Early this morning, Dark Side of the Moon launched Kimi-Dev-72B, a new open source code large model for software engineering tasks. This model achieved the world's highest open source model level in the SWE-bench Verified programming benchmark test. With only 72B of parameters, it surpassed the new version of DeepSeek-R1, which was just released on May 28 and has a parameter volume of 671B.



Kimi-Dev-72B achieved SWE-bench Verified, the AI ​​software engineering capability benchmark test60.4%The high score is a record SOTA score for open source models.


▲The performance of the open source model on SWE-bench has been verified


▲The performance of the closed-source model on SWE-bench has been verified

Optimized through large-scale reinforcement learning. It is able to autonomously patch real repositories in Docker and is rewarded only when the entire test suite passes. This ensures that the solution is correct and robust and adheres to real-world development standards.

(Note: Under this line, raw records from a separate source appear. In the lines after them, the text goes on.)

<file path="src/rtl/thr_pkg.sv">
package thr_pkg;
  localparam int CODE_W  = 12;
  localparam int NUM_LIM = 3;
  localparam int ADDR_W  = 8;
  localparam int DATA_W  = 32;
  localparam int FLAG_W  = 2 * NUM_LIM;

  localparam logic [ADDR_W-1:0] ADR_EVT   = 8'h04;
  localparam logic [ADDR_W-1:0] ADR_MASK  = 8'h08;
  localparam logic [ADDR_W-1:0] ADR_ICFG  = 8'h0C;
  localparam logic [ADDR_W-1:0] ADR_ENA   = 8'h10;
  localparam logic [ADDR_W-1:0] ADR_LIM0  = 8'h14;
  localparam logic [ADDR_W-1:0] ADR_CTRL  = 8'h20;
  localparam logic [ADDR_W-1:0] ADR_CODE  = 8'h28;

  localparam int CTRL_PD_BIT  = 6;
  localparam int CTRL_RUN_BIT = 0;
endpackage

</file>
<file path="src/rtl/thr_compare.sv">
module thr_compare
  import thr_pkg::*;
#(
  parameter int CW = CODE_W,
  parameter int NL = NUM_LIM
) (
  input  logic [CW-1:0]         code_i,
  input  logic [NL-1:0][CW-1:0] lim_i,
  output logic [NL-1:0]         above_o,
  output logic [NL-1:0]         below_o
);
  for (genvar k = 0; k < NL; k++) begin : g_lim
    assign above_o[k] = (code_i >= lim_i[k]);
    assign below_o[k] = (code_i <  lim_i[k]);
  end
endmodule

</file>
<file path="src/rtl/thr_regfile.sv">
module thr_regfile
  import thr_pkg::*;
#(
  parameter int CW = CODE_W,
  parameter int NL = NUM_LIM,
  parameter int AW = ADDR_W,
  parameter int DW = DATA_W
) (
  input  logic                  clk,
  input  logic                  rst_n,
  input  logic                  wr_i,
  input  logic [AW-1:0]         addr_i,
  input  logic [DW-1:0]         wdata_i,
  output logic [DW-1:0]         rdata_o,
  input  logic [2*NL-1:0]       evt_i,
  input  logic [CW-1:0]         code_i,
  output logic [NL-1:0][CW-1:0] lim_o,
  output logic [2*NL-1:0]       ena_o,
  output logic [2*NL-1:0]       mask_o,
  output logic                  pd_o,
  output logic                  run_o,
  output logic                  evt_wr_o,
  output logic [2*NL-1:0]       evt_wdata_o
);
  localparam int FW = 2 * NL;

  logic [FW-1:0]         mask_q, ena_q, icfg_q;
  logic [NL-1:0][CW-1:0] lim_q;
  logic                  pd_q, run_q;

  logic                  wr_mask, wr_ena, wr_icfg, wr_ctrl;
  logic [NL-1:0]         wr_lim;
  logic                  addr_hit;

  always_comb begin
    wr_mask = wr_i && (addr_i == ADR_MASK);
    wr_ena  = wr_i && (addr_i == ADR_ENA);
    wr_icfg = wr_i && (addr_i == ADR_ICFG);
    wr_ctrl = wr_i && (addr_i == ADR_CTRL);
    for (int k = 0; k < NL; k++)
      wr_lim[k] = wr_i && (addr_i == AW'(ADR_LIM0 + 4 * k));
    addr_hit = (addr_i == ADR_MASK) || (addr_i == ADR_ENA) ||
               (addr_i == ADR_ICFG) || (addr_i == ADR_CTRL) ||
               (addr_i == ADR_EVT);
    for (int k = 0; k < NL; k++)
      if (addr_i == AW'(ADR_LIM0 + 4 * k)) addr_hit = 1'b1;
  end

  always_ff @(posedge clk or negedge rst_n) begin
    if (!rst_n) begin
      mask_q <= '0;
      ena_q  <= '0;
      icfg_q <= '0;
      pd_q   <= 1'b1;
      run_q  <= 1'b0;
    end else begin
      if (wr_mask) mask_q <= wdata_i[FW-1:0];
      if (wr_ena)  ena_q  <= wdata_i[FW-1:0];
      if (wr_icfg) icfg_q <= wdata_i[FW-1:0];
      if (wr_ctrl) begin
        pd_q  <= wdata_i[CTRL_PD_BIT];
        run_q <= wdata_i[CTRL_RUN_BIT];
      end
    end
  end

  for (genvar k = 0; k < NL; k++) begin : g_lim
    always_ff @(posedge clk or negedge rst_n) begin
      if (!rst_n)         lim_q[k] <= '0;
      else if (wr_lim[k]) lim_q[k] <= wdata_i[CW-1:0];
    end
  end

  always_comb begin
    rdata_o = '0;
    unique case (addr_i)
      ADR_EVT:  rdata_o[FW-1:0] = evt_i;
      ADR_MASK: rdata_o[FW-1:0] = mask_q;
      ADR_ICFG: rdata_o[FW-1:0] = icfg_q;
      ADR_ENA:  rdata_o[FW-1:0] = ena_q;
      ADR_CTRL: begin
        rdata_o[CTRL_PD_BIT]  = pd_q;
        rdata_o[CTRL_RUN_BIT] = run_q;
      end
      ADR_CODE: rdata_o[CW-1:0] = code_i;
      default:  rdata_o = '0;
    endcase
    for (int k = 0; k < NL; k++)
      if (addr_i == AW'(ADR_LIM0 + 4 * k)) rdata_o[CW-1:0] = lim_q[k];
  end

  assign lim_o       = lim_q;
  assign ena_o       = ena_q;
  assign mask_o      = mask_q;
  assign pd_o        = pd_q;
  assign run_o       = run_q;
  assign evt_wr_o    = wr_i && (addr_i == ADR_EVT);
  assign evt_wdata_o = wdata_i[FW-1:0];

  // writes that hit no register leave the configuration untouched
  a_r8_reserved_ignored: assert property (@(posedge clk) disable iff (!rst_n)
    (wr_i && !addr_hit) |=> ($stable(mask_q) && $stable(ena_q) && $stable(icfg_q) &&
                             $stable(lim_q) && $stable(pd_q) && $stable(run_q)));

  // control bits change only through a write to the control offset
  a_r2_ctrl_write_only: assert property (@(posedge clk) disable iff (!rst_n)
    !(wr_i && addr_i == ADR_CTRL) |=> ($stable(pd_q) && $stable(run_q)));
endmodule

</file>
<file path="src/rtl/thr_event.sv">
module thr_event
  import thr_pkg::*;
#(
  parameter int CW = CODE_W,
  parameter int NL = NUM_LIM
) (
  input  logic            clk,
  input  logic            rst_n,
  input  logic            pd_i,
  input  logic            run_i,
  input  logic            vld_i,
  input  logic [CW-1:0]   code_i,
  input  logic [NL-1:0]   above_i,
  input  logic [NL-1:0]   below_i,
  input  logic            evt_wr_i,
  input  logic [2*NL-1:0] evt_wdata_i,
  input  logic [2*NL-1:0] ena_i,
  input  logic [2*NL-1:0] mask_i,
  output logic [CW-1:0]   code_o,
  output logic [2*NL-1:0] evt_o,
  output logic            irq_o
);
  localparam int FW = 2 * NL;

  logic          accept;
  logic [CW-1:0] code_q;
  logic [FW-1:0] evt_q, evt_d, evt_set, evt_keep;
  logic          irq_q, irq_d;

  always_comb begin
    accept   = vld_i && run_i && !pd_i;
    evt_set  = accept ? {below_i, above_i} : '0;
    evt_keep = evt_wr_i ? (evt_q & evt_wdata_i) : evt_q;
    evt_d    = evt_keep | evt_set;
    irq_d    = |(evt_q & ena_i & mask_i);
  end

  always_ff @(posedge clk or negedge rst_n) begin
    if (!rst_n) begin
      code_q <= '0;
      evt_q  <= '0;
      irq_q  <= 1'b0;
    end else begin
      if (accept) code_q <= code_i;
      if (accept || evt_wr_i) evt_q <= evt_d;
      irq_q <= irq_d;
    end
  end

  assign code_o = code_q;
  assign evt_o  = evt_q;
  assign irq_o  = irq_q;

  // the code register holds while no sample is accepted
  a_r3_code_hold: assert property (@(posedge clk) disable iff (!rst_n)
    !(vld_i && run_i && !pd_i) |=> $stable(code_q));

  // an accepted sample is captured on the next edge
  a_r3_code_capture: assert property (@(posedge clk) disable iff (!rst_n)
    (vld_i && run_i && !pd_i) |=> (code_q == $past(code_i)));

  // without a status write, no flag ever drops
  a_r6_sticky: assert property (@(posedge clk) disable iff (!rst_n)
    !evt_wr_i |=> ((evt_q & $past(evt_q)) == $past(evt_q)));

  // a qualified pending flag raises the interrupt one cycle later
  a_r7_irq_rise: assert property (@(posedge clk) disable iff (!rst_n)
    (|(evt_q & ena_i & mask_i)) |=> irq_q);

  // no pending flag means no interrupt on the following cycle
  a_r7_irq_quiet: assert property (@(posedge clk) disable iff (!rst_n)
    (evt_q == '0) |=> !irq_q);
endmodule

</file>
<file path="src/rtl/thermal_alert_ctrl.sv">
module thermal_alert_ctrl
  import thr_pkg::*;
(
  input  logic              clk,
  input  logic              rst_n,
  input  logic              bus_wr_i,
  input  logic [ADDR_W-1:0] bus_addr_i,
  input  logic [DATA_W-1:0] bus_wdata_i,
  output logic [DATA_W-1:0] bus_rdata_o,
  input  logic              sample_vld_i,
  input  logic [CODE_W-1:0] sample_code_i,
  output logic              irq_o
);
  localparam int FW = 2 * NUM_LIM;

  logic [1:0] rst_sync;
  logic       core_rst_n;

  always_ff @(posedge clk or negedge rst_n) begin
    if (!rst_n) rst_sync <= 2'b00;
    else        rst_sync <= {rst_sync[0], 1'b1};
  end
  assign core_rst_n = rst_sync[1];

  logic [NUM_LIM-1:0][CODE_W-1:0] lim;
  logic [FW-1:0]                  ena, mask, evt, evt_wdata;
  logic                           pd, run, evt_wr;
  logic [NUM_LIM-1:0]             above, below;
  logic [CODE_W-1:0]              code;

  thr_regfile u_regs (
    .clk         (clk),
    .rst_n       (core_rst_n),
    .wr_i        (bus_wr_i),
    .addr_i      (bus_addr_i),
    .wdata_i     (bus_wdata_i),
    .rdata_o     (bus_rdata_o),
    .evt_i       (evt),
    .code_i      (code),
    .lim_o       (lim),
    .ena_o       (ena),
    .mask_o      (mask),
    .pd_o        (pd),
    .run_o       (run),
    .evt_wr_o    (evt_wr),
    .evt_wdata_o (evt_wdata)
  );

  thr_compare u_cmp (
    .code_i  (sample_code_i),
    .lim_i   (lim),
    .above_o (above),
    .below_o (below)
  );

  thr_event u_evt (
    .clk         (clk),
    .rst_n       (core_rst_n),
    .pd_i        (pd),
    .run_i       (run),
    .vld_i       (sample_vld_i),
    .code_i      (sample_code_i),
    .above_i     (above),
    .below_i     (below),
    .evt_wr_i    (evt_wr),
    .evt_wdata_i (evt_wdata),
    .ena_i       (ena),
    .mask_i      (mask),
    .code_o      (code),
    .evt_o       (evt),
    .irq_o       (irq_o)
  );
endmodule

</file>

Kimi-Dev-72B is now available for download and deployment on Hugging Face and GitHub. Key resources released to the community include model weights, source code, and technical reports will be released soon.

Hugging Face address:huggingface.co/moonshotai/Kimi-Dev-72B

GitHub address:github.com/MoonshotAI/Kimi-Dev

Dark Side of the Moon introduces the design concept and technical details of Kimi-Dev-72B, includingCombination of BugFixer and TestWriter,mid-term training,reinforcement learningandSelf-gaming during testing.

1. Combination of BugFixer and TestWriter

A patch that successfully fixes a bug should pass unit tests that accurately reflect the bug. At the same time, a successful test that reproduces the bug should raise an assertion error and pass after applying the correct bug fix patch to the code base. This makes BugFixer and TestWriter complementary, and a sufficiently powerful programming language model should perform well in both aspects.

BugFixer and TestWriter have similar workflows: they both find the right file to edit, and then edit the correct code update, whether that's fixing a fragile implementation or inserting a unittest function. Therefore, for both roles, Kimi-Dev-72B uses the same minimalist framework, which consists of only two stages: file localization and code editing. The dual design of BugFixer and TestWriter laid the foundation for Kimi-Dev-72B.

2. Mid-term training

To enhance Kimi-Dev-72B's prior knowledge as a BugFixer and TestWriter, Dark Side of the Moon uses approx.150 billionhigh-quality real data for mid-term training.

Taking the Qwen 2.5-72B base model as a starting point, Dark Side of the Moon has collectedmillionsGitHub issues and PR submissions serve as its mid-term training data set. The data recipe is carefully constructed to enable Kimi-Dev-72B to learn how human developers reason about GitHub issues, write code fixes, and unit tests.

Dark Side of the Moon has also undergone rigorous data cleansing, removing all repositories from SWE-bench Verified.

Mid-term training fully enhances the basic model's understanding of actual bug fixes and unit testing, making the model a better starting point for subsequent reinforcement learning training.

3. Reinforcement learning

With proper mid-term training and SFT, Kimi-Dev-72B excels at file localization. Therefore, its reinforcement learning phase focuses on improving its code editing capabilities.

Dark Side of the Moon uses the policy optimization method described in Kimi k1.5, which performs well on inference tasks. For SWE-bench Verified, Dark Side of the Moon focuses on the following three key designs:

  • Rewards based solely on results.Only the final execution result of Docker (0 or 1) is used as reward, and no format or process-based reward is used during training.

  • Efficient prompt set.Filter out hints where the model has a zero success rate under multi-sample evaluation, thereby utilizing large batches more efficiently. Adopt curriculum learning method to introduce new prompts and gradually increase the difficulty of tasks.

  • Reinforcement by positive examples.In the final stage of training, the most recent successful samples from previous iterations are included in the current batch. This helps the model enhance success patterns and improve performance.

Kimi-Dev-72B benefits from training on a scalable number of problem-solving tasks by using a highly parallel, powerful and efficient internal agent infrastructure.


4. Self-game during testing

After reinforcement learning, Kimi-Dev-72B can master the roles of BugFixer and TestWriter at the same time. During the testing process, it will adopt a self-game mechanism to coordinate its own bug repair and test writing capabilities.


▲Self-game between BugFixer and TestWriter during testing

Each problem can generate up to 40 patch candidates and 40 test candidates (according to the standard agentless setting), and the extended effect of self-game during testing can be observed.

Conclusion: Future iterations will focus on deep integration and more seamless integration into workflows

Dark Side of the Moon is actively researching and developing ways to extend the capabilities of Kimi-Dev-72B and exploring more complex software engineering tasks.

Its future iterations will focus on deeper integration with popular integrated development environments (IDEs), version control systems and CI/CD pipelines, allowing Kimi-Dev-72B to integrate more seamlessly into developer workflows.

The company promises to continue improving Kimi-Dev-72B, conduct rigorous red team testing, and release more powerful models to the community.